Problem to work on: Go through the entries and copy every line that has the string "encodings" in it.

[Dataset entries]
`src/core/codec_power_pkg.sv`:
```
package codec_power_pkg;

  // ----------------------------------------------------------------
  // register indices (byte address is index times four)
  // ----------------------------------------------------------------
  localparam int unsigned ADDR_SHIFT = 2;
  localparam logic [5:0] IDX_DEP_FIRST = 6'h03;
  localparam logic [5:0] IDX_DEP_LAST = 6'h0a;
  localparam logic [5:0] IDX_MIX_DAC = 6'h03;
  localparam logic [5:0] IDX_ANA_FIRST = 6'h04;
  localparam logic [5:0] IDX_ANA_LAST = 6'h07;
  localparam logic [5:0] IDX_HALF = 6'h08;
  localparam logic [5:0] IDX_DAC1_LEVEL = 6'h09;
  localparam logic [5:0] IDX_DAC2_LEVEL = 6'h0a;
  localparam logic [5:0] IDX_ADC_FORMAT = 6'h1a;
  localparam logic [5:0] IDX_POWER = 6'h1b;

  // ----------------------------------------------------------------
  // channel power-down fields and reset values
  // ----------------------------------------------------------------
  localparam int unsigned BIT_RESOURCE_FREE = 15;
  localparam int unsigned BIT_DAC_MIX = 12;
  localparam int unsigned BIT_DAC_TWO = 9;
  localparam int unsigned BIT_DAC_ONE = 8;
  localparam int unsigned BIT_ANALOG = 7;
  localparam int unsigned BIT_HEADPHONE = 6;
  localparam int unsigned BIT_ANALOG_MIX = 4;
  localparam int unsigned BIT_ADC_RIGHT = 1;
  localparam int unsigned BIT_ADC_LEFT = 0;
  localparam logic [15:0] POWER_RESET = 16'h00c0;
  localparam logic [15:0] POWER_MASK = 16'h93d3;
  localparam logic [15:0] HALF_MASK = 16'h00ff;

  // ----------------------------------------------------------------
  // adc sample format fields and encodings
  // ----------------------------------------------------------------
  localparam int unsigned FMT_RIGHT_LSB = 0;
  localparam int unsigned FMT_LEFT_LSB = 8;
  localparam logic [15:0] FORMAT_RESET = 16'h0000;
  localparam logic [15:0] FORMAT_MASK = 16'h0303;
  localparam logic [1:0] FMT_UNSIGNED8 = 2'h0;
  localparam logic [1:0] FMT_SIGNED16 = 2'h1;
  localparam logic [1:0] FMT_MULAW8 = 2'h2;
  localparam logic [1:0] FMT_ALAW8 = 2'h3;

  // ----------------------------------------------------------------
  // channels and startup timing
  // ----------------------------------------------------------------
  localparam int unsigned CH_DAC_ONE = 0;
  localparam int unsigned CH_DAC_TWO = 1;
  localparam int unsigned CH_ADC_LEFT = 2;
  localparam int unsigned CH_ADC_RIGHT = 3;
  localparam int unsigned NUM_CH = 4;
  localparam logic [2:0] START_FS_EDGES = 3'h6;
  localparam logic [15:0] DEP_DEFAULT = 16'h0000;

endpackage : codec_power_pkg

```
`src/core/codec_power_ctrl.sv`:
```
// The APB interface to the registers was decided locally.
`timescale 1ns/1ns
// Behaviour
// RULE_01: right adc format encodes four sample types
// RULE_02: left adc format uses same encodings
// RULE_03: host writes zero to reserved bits
// RULE_04: format register zero, frozen while pins low
// RULE_05: power register bit layout at index 27
// RULE_06: resource free keeps idle digital resources lent
// RULE_07: dac mix off holds register three
// RULE_08: dac two off stops requests, holds ten
// RULE_09: dac two restarts after six frame syncs
// RULE_10: dac one off stops requests, holds nine
// RULE_11: dac one restarts after six frame syncs
// RULE_12: analog off clears registers four to ten; code clears only the low half of register eight
// RULE_13: analog on lets each path follow enable
// RULE_14: headphone power follows its enable bit
// RULE_15: analog mix off clears four to eight-half
// RULE_16: adc off stops after frame, restarts delayed
// RULE_17: power register 00c0, frozen while pins low
// RULE_18: lock mode needs both adc enables equal
// RULE_19: blocked register reads default, drops writes
module codec_power_ctrl
  import codec_power_pkg::*;
(
  input wire logic clk,
  input wire logic rst,
  input wire logic [7:0] paddr,
  input wire logic psel,
  input wire logic penable,
  input wire logic pwrite,
  input wire logic [31:0] pwdata,
  output logic [31:0] prdata,
  output logic pready,
  output logic pslverr,
  input wire logic reset_pin_n,
  input wire logic power_down_pin_n,
  input wire logic converter_power_status,
  input wire logic frame_sync,
  input wire logic conversion_clock,
  output logic resource_free,
  output logic analog_power,
  output logic dac_one_analog_power,
  output logic dac_two_analog_power,
  output logic adc_left_analog_power,
  output logic adc_right_analog_power,
  output logic dac_to_dac_mix_power,
  output logic analog_mix_power,
  output logic headphone_power,
  output logic [NUM_CH-1:0] digital_power,
  output logic [NUM_CH-1:0] sample_request,
  output logic [NUM_CH-1:0] conversion_running,
  output logic [1:0] adc_left_format,
  output logic [1:0] adc_right_format
);

  localparam int unsigned DEP_DEPTH = 8;
  localparam int unsigned DEP_AW = $clog2(DEP_DEPTH);

  // ----------------------------------------------------------------
  // state
  // ----------------------------------------------------------------
  typedef struct packed {
    logic [15:0] power;
    logic [15:0] format;
    logic pready;
    logic pslverr;
    logic [31:0] prdata;
    logic fs_prev;
    logic conversion_clock_prev;
    logic ana;
    logic dac1_ana;
    logic dac2_ana;
    logic adcl_ana;
    logic adcr_ana;
    logic ddm;
    logic aam;
    logic hp;
    logic rfree;
    logic [NUM_CH-1:0] dig;
  } ctrl_state_type;

  ctrl_state_type s_q, s_d;

  logic [5:0] index;
  logic mapped;
  logic is_dep;
  logic wr_fire;
  logic [15:0] wdata16;
  logic [DEP_AW-1:0] dep_wr_index;
  logic [DEP_AW-1:0] dep_rd_index;
  logic [15:0] dep_rdata;
  logic fs_rise;
  logic conversion_clock_rise;
  logic hold_power;
  logic hold_format;
  logic en_ana;
  logic en_dac1;
  logic en_dac2;
  logic en_adcl;
  logic en_adcr;
  logic en_ddm;
  logic en_aam;
  logic [NUM_CH-1:0] chan_enable;
  logic [NUM_CH-1:0] chan_req;
  logic [NUM_CH-1:0] chan_run;
  logic [DEP_DEPTH-1:0][15:0] hold_mask;

  // ----------------------------------------------------------------
  // apb decode
  // ----------------------------------------------------------------

  // word index from the byte address
  assign index = paddr[ADDR_SHIFT +: 6];
  assign is_dep = (index >= IDX_DEP_FIRST) && (index <= IDX_DEP_LAST);
  assign mapped = is_dep || (index == IDX_ADC_FORMAT) || (index == IDX_POWER);

  // a write takes effect on the edge that completes the access
  assign wr_fire = psel && penable && pwrite && s_q.pready && mapped;
  assign wdata16 = pwdata[15:0];
  assign dep_wr_index = DEP_AW'(index - IDX_DEP_FIRST);
  assign dep_rd_index = DEP_AW'(index - IDX_DEP_FIRST);

  // ----------------------------------------------------------------
  // pin edges and enable fields
  // ----------------------------------------------------------------

  // pins are synchronous, so a previous-value flop finds the edge
  assign fs_rise = frame_sync && !s_q.fs_prev;
  assign conversion_clock_rise = conversion_clock && !s_q.conversion_clock_prev;

  // register freeze conditions
  assign hold_format = !reset_pin_n || !power_down_pin_n; // RULE_04
  assign hold_power = hold_format || converter_power_status; // RULE_17

  // individual enable bits
  assign en_ana = s_q.power[BIT_ANALOG]; // RULE_05
  assign en_dac1 = s_q.power[BIT_DAC_ONE];
  assign en_dac2 = s_q.power[BIT_DAC_TWO];
  assign en_adcl = s_q.power[BIT_ADC_LEFT];
  assign en_adcr = s_q.power[BIT_ADC_RIGHT];
  assign en_ddm = s_q.power[BIT_DAC_MIX];
  assign en_aam = s_q.power[BIT_ANALOG_MIX];

  // channel enables for the startup sequencers
  always_comb begin
    chan_enable = '0;
    chan_enable[CH_DAC_ONE] = en_dac1;
    chan_enable[CH_DAC_TWO] = en_dac2;
    chan_enable[CH_ADC_LEFT] = en_adcl;
    chan_enable[CH_ADC_RIGHT] = en_adcr;
  end

  // ----------------------------------------------------------------
  // dependent register hold masks
  // ----------------------------------------------------------------

  // which bits of each dependent register are pinned at default
  always_comb begin
    hold_mask = '0;
    if (!en_ddm) begin
      hold_mask[IDX_MIX_DAC - IDX_DEP_FIRST] = '1; // RULE_07
    end
    for (int i = 0; i < DEP_DEPTH; i++) begin
      if ((i >= IDX_ANA_FIRST - IDX_DEP_FIRST) && (i <= IDX_ANA_LAST - IDX_DEP_FIRST)
          && (!en_ana || !en_aam)) begin
        hold_mask[i] = '1; // RULE_12 RULE_15
      end
    end
    if (!en_ana || !en_aam) begin
      hold_mask[IDX_HALF - IDX_DEP_FIRST] = HALF_MASK; // RULE_12 RULE_15
    end
    if (!en_ana || !en_dac1) begin
      hold_mask[IDX_DAC1_LEVEL - IDX_DEP_FIRST] = '1; // RULE_10 RULE_12
    end
    if (!en_ana || !en_dac2) begin
      hold_mask[IDX_DAC2_LEVEL - IDX_DEP_FIRST] = '1; // RULE_08 RULE_12
    end
  end

  // ----------------------------------------------------------------
  // dependent register store
  // ----------------------------------------------------------------

  // output-level and mix registers, with registered read data
  dependent_regs #(
    .DEPTH(DEP_DEPTH),
    .WIDTH(16)
  ) u_dep (
    .clk(clk),
    .rst(rst),
    .wr_en(wr_fire && is_dep),
    .wr_index(dep_wr_index),
    .wr_data(wdata16),
    .rd_index(dep_rd_index),
    .hold_mask(hold_mask),
    .rd_data(dep_rdata)
  );

  // ----------------------------------------------------------------
  // channel startup sequencers
  // ----------------------------------------------------------------

  // one sequencer per channel; adc requests stop at the frame boundary
  for (genvar c = 0; c < NUM_CH; c++) begin : g_chan
    channel_start #(
      .IS_ADC(c == CH_ADC_LEFT || c == CH_ADC_RIGHT)
    ) u_start (
      .clk(clk),
      .rst(rst),
      .enable(chan_enable[c]),
      .fs_rise(fs_rise),
      .conversion_clock_rise(conversion_clock_rise),
      .request(chan_req[c]),
      .running(chan_run[c])
    );
  end

  // ----------------------------------------------------------------
  // next state
  // ----------------------------------------------------------------

  // registers, bus answer and power outputs
  always_comb begin
    s_d = s_q;
    s_d.fs_prev = frame_sync;
    s_d.conversion_clock_prev = conversion_clock;

    // bus: ready rises one cycle into the access phase
    s_d.pready = psel && penable && !s_q.pready;
    s_d.pslverr = psel && penable && !s_q.pready && !mapped;
    if (psel && penable && !s_q.pready) begin
      s_d.prdata = '0;
      if (!pwrite) begin
        if (is_dep) begin
          s_d.prdata = {16'h0000, dep_rdata}; // RULE_19
        end else if (index == IDX_ADC_FORMAT) begin
          s_d.prdata = {16'h0000, s_q.format};
        end else if (index == IDX_POWER) begin
          s_d.prdata = {16'h0000, s_q.power};
        end
      end
    end

    // software writes; reserved bits are stored as zero
    if (wr_fire && index == IDX_POWER) begin
      s_d.power = wdata16 & POWER_MASK; // RULE_05
    end
    if (wr_fire && index == IDX_ADC_FORMAT) begin
      s_d.format = wdata16 & FORMAT_MASK; // RULE_01 RULE_02
    end

    // freeze at defaults while pins or converter status demand it
    if (hold_power) begin
      s_d.power = POWER_RESET; // RULE_17
    end
    if (hold_format) begin
      s_d.format = FORMAT_RESET; // RULE_04
    end

    // analog paths follow their own bits only under analog enable
    s_d.ana = en_ana;
    s_d.dac1_ana = en_ana && en_dac1; // RULE_13
    s_d.dac2_ana = en_ana && en_dac2; // RULE_13
    s_d.adcl_ana = en_ana && en_adcl; // RULE_13
    s_d.adcr_ana = en_ana && en_adcr; // RULE_13
    s_d.ddm = en_ana && en_ddm; // RULE_07 RULE_13
    s_d.aam = en_ana && en_aam; // RULE_15 RULE_13
    s_d.hp = s_q.power[BIT_HEADPHONE]; // RULE_14
    s_d.rfree = s_q.power[BIT_RESOURCE_FREE];

    // digital resources stay alive when lent to enabled channels
    s_d.dig = chan_enable | {NUM_CH{s_q.power[BIT_RESOURCE_FREE]}}; // RULE_06
  end

  // ----------------------------------------------------------------
  // state register
  // ----------------------------------------------------------------

  // async reset to documented defaults
  always_ff @(posedge clk or posedge rst) begin
    if (rst) begin
      s_q <= '0;
      s_q.power <= POWER_RESET; // RULE_17
      s_q.format <= FORMAT_RESET; // RULE_04
    end else begin
      s_q <= s_d;
    end
  end

  // ----------------------------------------------------------------
  // outputs
  // ----------------------------------------------------------------

  // bus answer
  assign prdata = s_q.prdata;
  assign pready = s_q.pready;
  assign pslverr = s_q.pslverr;

  // power controls
  assign resource_free = s_q.rfree;
  assign analog_power = s_q.ana;
  assign dac_one_analog_power = s_q.dac1_ana;
  assign dac_two_analog_power = s_q.dac2_ana;
  assign adc_left_analog_power = s_q.adcl_ana;
  assign adc_right_analog_power = s_q.adcr_ana;
  assign dac_to_dac_mix_power = s_q.ddm;
  assign analog_mix_power = s_q.aam;
  assign headphone_power = s_q.hp;
  assign digital_power = s_q.dig;

  // sequencer outputs come from flops inside the sequencers
  assign sample_request = chan_req;
  assign conversion_running = chan_run;

  // sample formats
  assign adc_left_format = s_q.format[FMT_LEFT_LSB +: 2]; // RULE_02
  assign adc_right_format = s_q.format[FMT_RIGHT_LSB +: 2]; // RULE_01

endmodule : codec_power_ctrl

```
`src/core/channel_start.sv`:
```
`timescale 1ns/1ns
module channel_start
  import codec_power_pkg::*;
#(
  parameter bit IS_ADC = 1'b0
) (
  input wire logic clk,
  input wire logic rst,
  input wire logic enable,
  input wire logic fs_rise,
  input wire logic conversion_clock_rise,
  output logic request,
  output logic running
);

  typedef struct packed {
    logic req;
    logic run;
    logic armed;
    logic prev_en;
    logic [2:0] fs_cnt;
  } chan_state_type;

  chan_state_type s_q, s_d;

  // start counts six frame-sync edges, then waits for a conversion edge
  always_comb begin
    s_d = s_q;
    s_d.prev_en = enable;
    if (!enable) begin
      s_d.run = 1'b0;
      s_d.armed = 1'b0;
      s_d.fs_cnt = '0;
      if (!IS_ADC || fs_rise) begin
        s_d.req = 1'b0; // RULE_08 RULE_10 RULE_16
      end
    end else begin
      if (!s_q.prev_en) begin
        s_d.armed = 1'b1;
        s_d.fs_cnt = '0;
      end else if (s_q.armed) begin
        if (s_q.fs_cnt == START_FS_EDGES && conversion_clock_rise) begin
          s_d.run = 1'b1; // RULE_09 RULE_11 RULE_16
          s_d.armed = 1'b0;
        end else if (fs_rise && s_q.fs_cnt != START_FS_EDGES) begin
          s_d.fs_cnt = s_q.fs_cnt + 3'h1;
        end
      end
      if (!IS_ADC && fs_rise) begin
        s_d.req = 1'b1; // RULE_09 RULE_11
      end
      if (IS_ADC && s_d.run) begin
        s_d.req = 1'b1;
      end
    end
  end

  // state register
  always_ff @(posedge clk or posedge rst) begin
    if (rst) begin
      s_q <= '0;
    end else begin
      s_q <= s_d;
    end
  end

  assign request = s_q.req;
  assign running = s_q.run;

endmodule : channel_start

```
`src/core/dependent_regs.sv`:
```
`timescale 1ns/1ns
module dependent_regs
  import codec_power_pkg::*;
#(
  parameter int unsigned DEPTH = 8,
  parameter int unsigned WIDTH = 16
) (
  input wire logic clk,
  input wire logic rst,
  input wire logic wr_en,
  input wire logic [$clog2(DEPTH)-1:0] wr_index,
  input wire logic [WIDTH-1:0] wr_data,
  input wire logic [$clog2(DEPTH)-1:0] rd_index,
  input wire logic [DEPTH-1:0][WIDTH-1:0] hold_mask,
  output logic [WIDTH-1:0] rd_data
);

  typedef struct packed {
    logic [DEPTH-1:0][WIDTH-1:0] words;
    logic [WIDTH-1:0] rdata;
  } mem_state_type;

  mem_state_type s_q, s_d;

  // held bits stay at default and drop writes; read data registered
  always_comb begin
    s_d = s_q;
    for (int i = 0; i < DEPTH; i++) begin
      if (wr_en && wr_index == i[$clog2(DEPTH)-1:0]) begin
        s_d.words[i] = wr_data;
      end
      s_d.words[i] = (s_d.words[i] & ~hold_mask[i]) |
                     (DEP_DEFAULT[WIDTH-1:0] & hold_mask[i]); // RULE_19
    end
    s_d.rdata = s_q.words[rd_index];
  end

  // state register
  always_ff @(posedge clk or posedge rst) begin
    if (rst) begin
      s_q <= '0;
    end else begin
      s_q <= s_d;
    end
  end

  assign rd_data = s_q.rdata;

endmodule : dependent_regs

```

Response to the task:
  // adc sample format fields and encodings
// RULE_02: left adc format uses same encodings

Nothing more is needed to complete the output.